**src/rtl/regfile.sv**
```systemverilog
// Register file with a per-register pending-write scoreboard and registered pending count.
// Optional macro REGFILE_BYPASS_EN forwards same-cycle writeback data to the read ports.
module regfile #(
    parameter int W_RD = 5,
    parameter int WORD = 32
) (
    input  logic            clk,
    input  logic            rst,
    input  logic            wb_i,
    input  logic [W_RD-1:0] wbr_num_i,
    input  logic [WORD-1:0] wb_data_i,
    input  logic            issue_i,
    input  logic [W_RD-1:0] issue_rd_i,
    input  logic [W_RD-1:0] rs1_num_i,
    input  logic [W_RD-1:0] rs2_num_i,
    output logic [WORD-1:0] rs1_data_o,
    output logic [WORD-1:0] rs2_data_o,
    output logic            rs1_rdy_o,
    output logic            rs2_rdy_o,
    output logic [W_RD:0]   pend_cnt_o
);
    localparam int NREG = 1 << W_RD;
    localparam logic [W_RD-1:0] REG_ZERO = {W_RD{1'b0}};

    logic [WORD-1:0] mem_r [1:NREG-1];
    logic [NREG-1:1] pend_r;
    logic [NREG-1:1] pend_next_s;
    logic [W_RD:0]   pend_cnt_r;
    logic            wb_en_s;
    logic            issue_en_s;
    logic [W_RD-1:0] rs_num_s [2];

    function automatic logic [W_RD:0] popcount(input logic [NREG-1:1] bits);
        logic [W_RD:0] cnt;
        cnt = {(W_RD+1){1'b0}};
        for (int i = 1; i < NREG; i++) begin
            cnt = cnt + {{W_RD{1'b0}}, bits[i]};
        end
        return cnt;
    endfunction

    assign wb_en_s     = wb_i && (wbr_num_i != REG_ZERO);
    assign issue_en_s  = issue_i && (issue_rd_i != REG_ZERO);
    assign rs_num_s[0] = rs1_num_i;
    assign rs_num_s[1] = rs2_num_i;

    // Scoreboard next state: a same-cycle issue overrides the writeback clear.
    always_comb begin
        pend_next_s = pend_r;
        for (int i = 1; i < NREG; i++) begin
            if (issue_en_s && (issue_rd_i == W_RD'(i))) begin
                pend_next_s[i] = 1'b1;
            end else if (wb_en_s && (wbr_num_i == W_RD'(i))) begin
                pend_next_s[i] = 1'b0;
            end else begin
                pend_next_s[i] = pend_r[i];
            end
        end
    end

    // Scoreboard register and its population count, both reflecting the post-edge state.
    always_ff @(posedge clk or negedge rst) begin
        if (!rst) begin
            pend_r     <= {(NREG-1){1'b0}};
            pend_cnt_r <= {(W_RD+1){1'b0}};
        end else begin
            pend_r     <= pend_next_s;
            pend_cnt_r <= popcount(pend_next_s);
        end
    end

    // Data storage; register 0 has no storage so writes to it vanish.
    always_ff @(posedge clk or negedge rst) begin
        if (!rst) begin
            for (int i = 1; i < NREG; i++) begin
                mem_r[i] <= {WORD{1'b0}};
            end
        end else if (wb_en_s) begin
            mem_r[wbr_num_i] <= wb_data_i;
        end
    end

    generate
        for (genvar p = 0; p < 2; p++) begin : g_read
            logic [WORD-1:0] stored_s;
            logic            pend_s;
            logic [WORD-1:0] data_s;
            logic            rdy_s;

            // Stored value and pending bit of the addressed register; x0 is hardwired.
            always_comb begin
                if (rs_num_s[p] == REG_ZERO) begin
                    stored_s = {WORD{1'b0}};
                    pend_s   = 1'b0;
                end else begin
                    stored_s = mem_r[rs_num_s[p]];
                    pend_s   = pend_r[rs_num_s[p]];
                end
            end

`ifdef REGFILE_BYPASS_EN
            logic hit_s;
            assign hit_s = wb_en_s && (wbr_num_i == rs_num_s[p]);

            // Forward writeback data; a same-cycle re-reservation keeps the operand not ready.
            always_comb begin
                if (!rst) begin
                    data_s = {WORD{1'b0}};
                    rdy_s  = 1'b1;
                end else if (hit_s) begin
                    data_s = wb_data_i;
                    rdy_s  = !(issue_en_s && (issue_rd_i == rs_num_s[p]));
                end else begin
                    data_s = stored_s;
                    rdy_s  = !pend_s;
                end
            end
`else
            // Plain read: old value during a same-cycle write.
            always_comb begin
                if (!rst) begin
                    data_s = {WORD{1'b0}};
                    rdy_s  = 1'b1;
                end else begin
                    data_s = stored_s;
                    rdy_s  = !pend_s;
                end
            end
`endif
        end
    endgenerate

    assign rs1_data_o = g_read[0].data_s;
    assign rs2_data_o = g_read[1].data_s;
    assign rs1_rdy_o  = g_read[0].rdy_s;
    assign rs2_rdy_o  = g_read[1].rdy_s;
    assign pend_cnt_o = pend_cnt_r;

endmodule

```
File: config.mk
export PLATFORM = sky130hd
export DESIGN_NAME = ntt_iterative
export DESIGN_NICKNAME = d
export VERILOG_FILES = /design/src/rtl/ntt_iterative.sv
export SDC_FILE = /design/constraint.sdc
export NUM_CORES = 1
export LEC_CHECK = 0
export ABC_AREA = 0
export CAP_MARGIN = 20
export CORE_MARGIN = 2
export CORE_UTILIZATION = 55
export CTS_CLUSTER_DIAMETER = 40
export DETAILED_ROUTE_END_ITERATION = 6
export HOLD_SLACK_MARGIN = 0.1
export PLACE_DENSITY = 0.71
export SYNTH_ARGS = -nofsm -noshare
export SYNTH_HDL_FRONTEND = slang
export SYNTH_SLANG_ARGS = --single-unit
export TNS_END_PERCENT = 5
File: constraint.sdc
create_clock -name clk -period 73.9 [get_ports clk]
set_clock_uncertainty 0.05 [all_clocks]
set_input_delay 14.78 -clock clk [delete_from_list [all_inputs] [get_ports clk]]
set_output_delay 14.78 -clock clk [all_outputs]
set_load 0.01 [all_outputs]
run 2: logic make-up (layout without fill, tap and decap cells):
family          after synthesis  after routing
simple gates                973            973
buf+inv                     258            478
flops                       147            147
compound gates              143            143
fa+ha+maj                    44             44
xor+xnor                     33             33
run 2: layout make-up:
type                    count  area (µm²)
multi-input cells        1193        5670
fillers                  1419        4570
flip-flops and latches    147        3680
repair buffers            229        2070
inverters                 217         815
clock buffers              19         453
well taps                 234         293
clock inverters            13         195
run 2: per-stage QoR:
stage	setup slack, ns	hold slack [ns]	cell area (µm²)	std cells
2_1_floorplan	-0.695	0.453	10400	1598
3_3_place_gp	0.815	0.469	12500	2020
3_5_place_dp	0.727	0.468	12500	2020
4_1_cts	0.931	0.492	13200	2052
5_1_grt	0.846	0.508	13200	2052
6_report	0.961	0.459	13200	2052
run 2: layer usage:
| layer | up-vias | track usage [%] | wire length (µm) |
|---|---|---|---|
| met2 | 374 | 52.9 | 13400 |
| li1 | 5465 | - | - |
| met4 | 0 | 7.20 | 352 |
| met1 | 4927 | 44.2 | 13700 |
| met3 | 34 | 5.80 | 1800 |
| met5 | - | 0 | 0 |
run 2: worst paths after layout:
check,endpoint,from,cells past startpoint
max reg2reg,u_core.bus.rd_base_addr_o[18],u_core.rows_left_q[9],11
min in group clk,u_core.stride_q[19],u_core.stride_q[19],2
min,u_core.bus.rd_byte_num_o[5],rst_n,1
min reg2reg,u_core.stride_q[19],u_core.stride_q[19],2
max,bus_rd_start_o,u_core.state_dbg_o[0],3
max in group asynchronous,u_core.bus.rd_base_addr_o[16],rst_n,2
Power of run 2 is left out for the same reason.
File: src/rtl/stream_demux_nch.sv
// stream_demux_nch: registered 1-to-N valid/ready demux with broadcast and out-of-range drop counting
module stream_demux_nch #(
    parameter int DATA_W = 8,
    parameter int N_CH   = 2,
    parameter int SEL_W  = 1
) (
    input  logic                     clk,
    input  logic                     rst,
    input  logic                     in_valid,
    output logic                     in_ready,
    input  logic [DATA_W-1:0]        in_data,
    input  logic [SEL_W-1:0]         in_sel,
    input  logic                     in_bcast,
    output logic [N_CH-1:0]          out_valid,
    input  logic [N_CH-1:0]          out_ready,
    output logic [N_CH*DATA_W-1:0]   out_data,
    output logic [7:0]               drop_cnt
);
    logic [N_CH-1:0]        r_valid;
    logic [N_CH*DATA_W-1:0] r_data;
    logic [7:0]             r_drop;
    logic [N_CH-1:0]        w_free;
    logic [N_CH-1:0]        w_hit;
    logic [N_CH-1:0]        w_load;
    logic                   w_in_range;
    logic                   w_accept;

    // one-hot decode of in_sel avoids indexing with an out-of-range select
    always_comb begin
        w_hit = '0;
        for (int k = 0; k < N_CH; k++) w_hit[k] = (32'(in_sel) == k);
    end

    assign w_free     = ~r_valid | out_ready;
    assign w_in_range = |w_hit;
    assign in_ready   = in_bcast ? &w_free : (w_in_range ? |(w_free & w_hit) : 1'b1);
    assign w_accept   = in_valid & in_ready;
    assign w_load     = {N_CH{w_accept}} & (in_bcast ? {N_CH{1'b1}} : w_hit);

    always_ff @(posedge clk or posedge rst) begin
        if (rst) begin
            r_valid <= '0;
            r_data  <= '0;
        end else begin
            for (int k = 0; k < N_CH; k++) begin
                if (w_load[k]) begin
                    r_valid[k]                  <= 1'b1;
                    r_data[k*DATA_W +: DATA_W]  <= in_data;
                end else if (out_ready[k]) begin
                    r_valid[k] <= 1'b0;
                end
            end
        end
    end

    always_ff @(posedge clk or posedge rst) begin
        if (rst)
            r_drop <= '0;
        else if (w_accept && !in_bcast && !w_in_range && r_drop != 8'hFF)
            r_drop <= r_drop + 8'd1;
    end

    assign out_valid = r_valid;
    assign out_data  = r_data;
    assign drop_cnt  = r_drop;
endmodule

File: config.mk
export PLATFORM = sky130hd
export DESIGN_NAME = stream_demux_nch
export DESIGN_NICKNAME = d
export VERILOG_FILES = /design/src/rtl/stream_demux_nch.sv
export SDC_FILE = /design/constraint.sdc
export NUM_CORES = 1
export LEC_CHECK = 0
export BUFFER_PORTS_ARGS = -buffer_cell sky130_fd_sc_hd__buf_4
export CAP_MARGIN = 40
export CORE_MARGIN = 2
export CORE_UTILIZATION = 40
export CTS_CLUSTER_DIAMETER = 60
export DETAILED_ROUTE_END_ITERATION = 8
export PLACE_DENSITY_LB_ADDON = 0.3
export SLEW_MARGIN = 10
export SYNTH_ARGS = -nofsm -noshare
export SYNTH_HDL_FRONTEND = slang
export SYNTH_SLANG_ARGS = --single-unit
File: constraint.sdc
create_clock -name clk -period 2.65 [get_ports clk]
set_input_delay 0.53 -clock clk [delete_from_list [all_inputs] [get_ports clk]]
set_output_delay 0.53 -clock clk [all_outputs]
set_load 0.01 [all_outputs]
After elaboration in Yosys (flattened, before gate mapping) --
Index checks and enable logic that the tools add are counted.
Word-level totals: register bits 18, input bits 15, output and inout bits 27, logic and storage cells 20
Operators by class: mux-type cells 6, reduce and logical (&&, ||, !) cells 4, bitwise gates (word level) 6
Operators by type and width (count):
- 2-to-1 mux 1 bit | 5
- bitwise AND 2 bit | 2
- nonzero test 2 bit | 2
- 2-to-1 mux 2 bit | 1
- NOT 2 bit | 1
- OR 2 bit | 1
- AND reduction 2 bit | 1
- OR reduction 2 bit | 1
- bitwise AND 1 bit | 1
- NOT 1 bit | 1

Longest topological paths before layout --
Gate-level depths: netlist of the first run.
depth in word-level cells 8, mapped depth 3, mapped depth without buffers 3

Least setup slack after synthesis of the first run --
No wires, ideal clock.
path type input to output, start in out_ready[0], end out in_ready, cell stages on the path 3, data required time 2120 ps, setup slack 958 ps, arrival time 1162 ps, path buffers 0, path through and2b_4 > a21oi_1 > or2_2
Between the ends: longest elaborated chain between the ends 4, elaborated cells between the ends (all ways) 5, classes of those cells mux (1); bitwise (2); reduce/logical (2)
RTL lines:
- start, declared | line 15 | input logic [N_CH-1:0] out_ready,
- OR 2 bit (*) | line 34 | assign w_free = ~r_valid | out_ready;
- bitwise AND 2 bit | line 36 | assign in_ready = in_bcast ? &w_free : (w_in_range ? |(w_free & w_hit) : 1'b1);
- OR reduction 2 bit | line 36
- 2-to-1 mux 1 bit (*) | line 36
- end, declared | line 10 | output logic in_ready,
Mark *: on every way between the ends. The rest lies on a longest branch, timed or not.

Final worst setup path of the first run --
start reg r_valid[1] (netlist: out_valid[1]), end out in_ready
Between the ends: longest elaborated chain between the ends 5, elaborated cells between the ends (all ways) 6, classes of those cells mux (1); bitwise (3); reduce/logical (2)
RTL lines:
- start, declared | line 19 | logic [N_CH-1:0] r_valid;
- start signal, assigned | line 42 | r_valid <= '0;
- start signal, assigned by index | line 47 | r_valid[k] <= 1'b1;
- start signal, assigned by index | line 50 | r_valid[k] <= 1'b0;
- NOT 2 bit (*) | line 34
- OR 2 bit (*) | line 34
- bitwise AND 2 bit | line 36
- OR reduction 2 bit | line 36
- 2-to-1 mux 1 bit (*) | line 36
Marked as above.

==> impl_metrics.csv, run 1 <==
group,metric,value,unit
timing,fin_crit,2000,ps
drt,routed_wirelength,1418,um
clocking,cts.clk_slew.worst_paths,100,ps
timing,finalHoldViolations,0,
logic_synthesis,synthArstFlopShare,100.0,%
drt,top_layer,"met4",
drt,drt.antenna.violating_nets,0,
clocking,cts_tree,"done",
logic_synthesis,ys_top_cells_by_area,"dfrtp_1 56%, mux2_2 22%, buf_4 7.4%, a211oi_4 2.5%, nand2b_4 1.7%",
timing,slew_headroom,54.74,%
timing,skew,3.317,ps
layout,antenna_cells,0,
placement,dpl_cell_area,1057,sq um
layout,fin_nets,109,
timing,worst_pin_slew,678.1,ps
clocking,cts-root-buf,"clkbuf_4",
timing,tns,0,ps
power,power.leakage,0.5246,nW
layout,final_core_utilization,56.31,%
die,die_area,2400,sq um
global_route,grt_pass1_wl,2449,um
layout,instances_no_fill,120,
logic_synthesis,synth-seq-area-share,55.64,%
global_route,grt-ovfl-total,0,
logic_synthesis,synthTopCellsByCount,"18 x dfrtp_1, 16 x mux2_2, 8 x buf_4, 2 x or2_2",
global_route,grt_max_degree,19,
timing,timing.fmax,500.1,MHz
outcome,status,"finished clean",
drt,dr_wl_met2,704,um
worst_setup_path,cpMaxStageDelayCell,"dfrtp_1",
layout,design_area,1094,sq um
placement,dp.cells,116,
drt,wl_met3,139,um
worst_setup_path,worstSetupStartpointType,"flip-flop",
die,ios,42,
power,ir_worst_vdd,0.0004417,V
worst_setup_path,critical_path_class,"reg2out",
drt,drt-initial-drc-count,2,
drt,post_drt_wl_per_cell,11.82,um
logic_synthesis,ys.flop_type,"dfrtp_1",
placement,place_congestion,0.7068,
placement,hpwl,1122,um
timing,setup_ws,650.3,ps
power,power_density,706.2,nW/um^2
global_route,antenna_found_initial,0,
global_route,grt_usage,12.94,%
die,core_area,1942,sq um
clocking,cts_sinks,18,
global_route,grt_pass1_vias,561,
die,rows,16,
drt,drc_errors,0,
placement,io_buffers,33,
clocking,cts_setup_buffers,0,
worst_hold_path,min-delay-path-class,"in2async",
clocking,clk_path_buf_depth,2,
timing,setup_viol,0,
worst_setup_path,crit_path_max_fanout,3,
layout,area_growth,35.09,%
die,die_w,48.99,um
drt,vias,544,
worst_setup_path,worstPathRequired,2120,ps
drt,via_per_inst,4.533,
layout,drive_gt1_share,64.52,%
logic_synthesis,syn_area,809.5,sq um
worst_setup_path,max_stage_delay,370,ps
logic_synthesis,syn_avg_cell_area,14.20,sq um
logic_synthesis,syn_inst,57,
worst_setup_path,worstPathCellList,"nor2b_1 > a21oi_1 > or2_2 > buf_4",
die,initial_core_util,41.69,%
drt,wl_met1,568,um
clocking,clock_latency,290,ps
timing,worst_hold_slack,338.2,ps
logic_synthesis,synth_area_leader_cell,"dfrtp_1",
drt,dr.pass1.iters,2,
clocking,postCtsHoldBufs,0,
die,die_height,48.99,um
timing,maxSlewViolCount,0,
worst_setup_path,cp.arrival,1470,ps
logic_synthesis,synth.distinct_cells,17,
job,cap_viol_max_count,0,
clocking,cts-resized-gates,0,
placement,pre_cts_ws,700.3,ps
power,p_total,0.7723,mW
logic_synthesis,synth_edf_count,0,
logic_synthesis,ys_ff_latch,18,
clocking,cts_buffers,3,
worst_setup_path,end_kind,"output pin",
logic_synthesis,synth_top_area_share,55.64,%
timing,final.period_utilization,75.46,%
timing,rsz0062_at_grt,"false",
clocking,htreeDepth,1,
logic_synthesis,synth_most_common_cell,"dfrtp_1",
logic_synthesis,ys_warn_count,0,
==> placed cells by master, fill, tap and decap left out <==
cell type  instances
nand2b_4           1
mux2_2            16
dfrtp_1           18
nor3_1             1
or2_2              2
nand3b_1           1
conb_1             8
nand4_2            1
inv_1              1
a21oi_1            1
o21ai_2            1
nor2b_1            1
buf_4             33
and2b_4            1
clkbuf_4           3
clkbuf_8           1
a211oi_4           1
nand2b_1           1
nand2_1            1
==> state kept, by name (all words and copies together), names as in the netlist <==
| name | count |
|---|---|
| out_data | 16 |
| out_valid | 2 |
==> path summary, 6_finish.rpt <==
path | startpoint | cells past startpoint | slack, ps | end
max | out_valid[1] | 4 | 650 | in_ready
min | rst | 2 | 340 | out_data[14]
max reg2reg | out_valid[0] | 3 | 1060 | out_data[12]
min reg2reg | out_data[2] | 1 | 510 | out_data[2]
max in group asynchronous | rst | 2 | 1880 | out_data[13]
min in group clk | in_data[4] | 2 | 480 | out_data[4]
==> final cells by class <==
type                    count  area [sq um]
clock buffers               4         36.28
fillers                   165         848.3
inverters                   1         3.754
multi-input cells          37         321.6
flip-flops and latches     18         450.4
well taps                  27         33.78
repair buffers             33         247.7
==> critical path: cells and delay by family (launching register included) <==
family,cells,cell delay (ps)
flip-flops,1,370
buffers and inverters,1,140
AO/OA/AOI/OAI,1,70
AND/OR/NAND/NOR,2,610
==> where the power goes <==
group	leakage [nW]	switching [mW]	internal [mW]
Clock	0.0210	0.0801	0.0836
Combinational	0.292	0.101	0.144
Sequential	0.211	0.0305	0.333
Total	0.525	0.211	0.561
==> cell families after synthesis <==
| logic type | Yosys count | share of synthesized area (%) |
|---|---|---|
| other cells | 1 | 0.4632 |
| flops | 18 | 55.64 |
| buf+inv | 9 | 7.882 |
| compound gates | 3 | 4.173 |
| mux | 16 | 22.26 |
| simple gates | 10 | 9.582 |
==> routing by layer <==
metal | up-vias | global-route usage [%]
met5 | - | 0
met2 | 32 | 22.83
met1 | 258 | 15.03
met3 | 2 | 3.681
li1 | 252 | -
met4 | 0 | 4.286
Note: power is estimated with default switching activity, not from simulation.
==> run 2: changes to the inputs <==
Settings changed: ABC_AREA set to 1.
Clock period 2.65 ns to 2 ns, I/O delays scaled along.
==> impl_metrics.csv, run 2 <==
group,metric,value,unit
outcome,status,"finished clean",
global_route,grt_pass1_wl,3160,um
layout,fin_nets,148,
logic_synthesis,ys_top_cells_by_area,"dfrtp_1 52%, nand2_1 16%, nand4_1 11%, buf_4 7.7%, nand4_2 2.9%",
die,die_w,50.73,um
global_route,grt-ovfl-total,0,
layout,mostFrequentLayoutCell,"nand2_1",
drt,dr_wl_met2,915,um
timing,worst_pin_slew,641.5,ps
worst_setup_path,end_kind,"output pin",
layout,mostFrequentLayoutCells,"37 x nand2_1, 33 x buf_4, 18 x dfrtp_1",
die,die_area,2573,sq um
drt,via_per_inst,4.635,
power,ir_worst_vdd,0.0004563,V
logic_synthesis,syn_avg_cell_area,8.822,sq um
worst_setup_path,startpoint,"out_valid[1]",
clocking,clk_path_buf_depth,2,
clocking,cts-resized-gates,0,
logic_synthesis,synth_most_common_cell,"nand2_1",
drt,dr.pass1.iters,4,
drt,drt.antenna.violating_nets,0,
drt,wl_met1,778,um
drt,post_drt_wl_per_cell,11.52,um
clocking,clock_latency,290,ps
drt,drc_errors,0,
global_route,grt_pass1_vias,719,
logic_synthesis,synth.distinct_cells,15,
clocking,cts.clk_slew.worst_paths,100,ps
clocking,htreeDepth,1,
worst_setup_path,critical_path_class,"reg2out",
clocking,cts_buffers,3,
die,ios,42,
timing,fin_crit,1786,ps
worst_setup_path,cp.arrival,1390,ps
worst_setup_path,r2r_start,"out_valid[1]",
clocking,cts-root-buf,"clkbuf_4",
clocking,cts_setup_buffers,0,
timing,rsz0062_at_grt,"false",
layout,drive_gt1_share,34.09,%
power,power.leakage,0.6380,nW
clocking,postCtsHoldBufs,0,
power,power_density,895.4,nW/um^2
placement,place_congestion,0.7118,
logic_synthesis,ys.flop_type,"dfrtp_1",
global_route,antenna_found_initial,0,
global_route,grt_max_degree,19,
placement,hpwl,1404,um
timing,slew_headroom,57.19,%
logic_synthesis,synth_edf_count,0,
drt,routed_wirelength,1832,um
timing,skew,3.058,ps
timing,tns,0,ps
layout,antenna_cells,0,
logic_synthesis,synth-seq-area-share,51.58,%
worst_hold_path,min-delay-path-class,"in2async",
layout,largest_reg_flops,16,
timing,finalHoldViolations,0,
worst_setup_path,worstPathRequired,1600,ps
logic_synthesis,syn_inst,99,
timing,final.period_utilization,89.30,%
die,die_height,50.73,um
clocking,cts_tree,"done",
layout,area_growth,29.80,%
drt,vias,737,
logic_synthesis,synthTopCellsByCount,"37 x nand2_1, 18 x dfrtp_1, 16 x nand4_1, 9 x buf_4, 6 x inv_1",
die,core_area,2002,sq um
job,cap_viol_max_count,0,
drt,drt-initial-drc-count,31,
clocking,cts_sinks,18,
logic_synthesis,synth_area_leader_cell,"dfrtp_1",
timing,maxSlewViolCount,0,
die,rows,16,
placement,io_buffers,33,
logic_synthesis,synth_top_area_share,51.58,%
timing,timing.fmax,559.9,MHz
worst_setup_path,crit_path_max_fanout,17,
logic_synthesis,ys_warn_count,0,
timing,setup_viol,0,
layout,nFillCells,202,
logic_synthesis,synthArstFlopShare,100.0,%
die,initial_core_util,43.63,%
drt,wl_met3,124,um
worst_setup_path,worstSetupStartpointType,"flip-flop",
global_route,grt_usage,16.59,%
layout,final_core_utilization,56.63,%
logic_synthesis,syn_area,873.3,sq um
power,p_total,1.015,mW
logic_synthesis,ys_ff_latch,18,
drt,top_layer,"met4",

■ **EXERCISE**:
Scan the data above for the string "reduce". Copy every line in which it appears.

■ **ANSWER TO THIS EXERCISE**:
Operators by class: mux-type cells 6, reduce and logical (&&, ||, !) cells 4, bitwise gates (word level) 6
Between the ends: longest elaborated chain between the ends 4, elaborated cells between the ends (all ways) 5, classes of those cells mux (1); bitwise (2); reduce/logical (2)
Between the ends: longest elaborated chain between the ends 5, elaborated cells between the ends (all ways) 6, classes of those cells mux (1); bitwise (3); reduce/logical (2)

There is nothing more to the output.